Wójt gminy Galewice Marian Wojcieszak poinformował, że w skali roku nocne wyłączenia oświetlenia ulicznego przyniosły 200 tys. zł oszczędności w kasie samorządu. Niestety mieszkańcy – a przynajmniej ich część – są zbulwersowani tym faktem i żartobliwie określają działanie na miarę epoki kamienia łupanego. Gmina broni się wskazując na inne samorządy – chociażby sąsiednie Sokolniki, gdzie już wcześniej podjęto podobną decyzję.

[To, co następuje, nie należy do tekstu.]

==> config.mk <==
export PLATFORM = sky130hd
export DESIGN_NAME = alu_accum_core
export DESIGN_NICKNAME = d
export VERILOG_FILES = /design/src/rtl/alu_accum_core_pkg.sv /design/src/rtl/alu_accum_core_adder_subber.sv /design/src/rtl/alu_accum_core.sv
export SDC_FILE = /design/constraint.sdc
export NUM_CORES = 1
export LEC_CHECK = 0
export CORE_MARGIN = 2
export CORE_UTILIZATION = 54
export DETAILED_ROUTE_END_ITERATION = 12
export PLACE_DENSITY = 0.86
export SETUP_SLACK_MARGIN = 0.15
export SYNTH_ARGS = -nofsm -noshare
export SYNTH_HDL_FRONTEND = slang
export SYNTH_SLANG_ARGS = --single-unit
==> constraint.sdc <==
create_clock -name clk -period 8.75 [get_ports clk]
set_input_delay 2.1875 -clock clk [delete_from_list [all_inputs] [get_ports clk]]
set_output_delay 2.1875 -clock clk [all_outputs]
set_load 0.005 [all_outputs]
==> src/rtl/alu_accum_core_pkg.sv <==
// Shared constants and types for the accumulator ALU: opcode encodings,
// default datapath width and the registered flag bundle.
package alu_accum_core_pkg;

  localparam int WIDTH_DEFAULT = 16;

  localparam logic [3:0] OP_AND   = 4'b0000;
  localparam logic [3:0] OP_ADD   = 4'b1000;
  localparam logic [3:0] OP_SUB   = 4'b1001;
  localparam logic [3:0] OP_CLEAR = 4'b1111;

  typedef struct packed {
    logic carry;
    logic overflow;
    logic error;
  } alu_flags_t;

  // ADD and SUB are the only opcodes that route through the adder and raise flags.
  function automatic logic is_arith(input logic [3:0] op);
    return (op == OP_ADD) || (op == OP_SUB);
  endfunction

endpackage

==> src/rtl/alu_accum_core_adder_subber.sv <==
// Shared WIDTH-bit adder/subtractor: subtraction is x + ~y + 1, so carry=1 means no borrow.
module adder_subber #(
  parameter int WIDTH = 16
) (
  input  logic [WIDTH-1:0] x,
  input  logic [WIDTH-1:0] y,
  input  logic             sub,
  output logic [WIDTH-1:0] sum,
  output logic             carry,
  output logic             overflow
);

  logic [WIDTH-1:0] y_eff_s;
  logic [WIDTH:0]   full_s;

  assign y_eff_s = sub ? ~y : y;
  assign full_s  = {1'b0, x} + {1'b0, y_eff_s} + {{WIDTH{1'b0}}, sub};
  assign sum     = full_s[WIDTH-1:0];
  assign carry   = full_s[WIDTH];
  // Signed overflow: like-signed effective operands producing a differently signed sum.
  assign overflow = (x[WIDTH-1] == y_eff_s[WIDTH-1]) && (full_s[WIDTH-1] != x[WIDTH-1]);

endmodule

Jak relacjonuje Michał Kiczka z Radia ZW w 2011 r. gmina za energię elektryczną zapłaciła 421 tys. a rok później tylko 200. Na ostatniej sesji niektórzy radni apelowali, by włączyć więcej latarni, co poskutkuje wzrostem poczucia bezpieczeństwa u mieszkańców. - Ja się po prostu nie upieram, że nocne wyłączanie ma być. Tylko teraz popatrzmy na te cyfry. Coś jest za coś. Jeśli ja rozmawiam z mieszkańcami i przekazuję te informacje, to mieszkańcy niejednokrotnie mówią, że rzeczywiście nie mieli wiedzy, ile to kosztuje. Może faktycznie warto te 4 czy 5 godzin w nocy to oświetlenie wyłączać. Jeśli będzie wola radnych taka, że trzeba je przywrócić, to tak zrobimy. Bo ja nie będę z nikim wojny toczył – komentował wójt Wojcieszak w wieluńskiej rozgłośni.
Tymczasem mieszkańcy na święta dostaną od samorządu prawdziwy prezent. Od 24 grudnia do końca roku w nocy będą działały latarnie. Co dalej? Decyzja należy do radnych.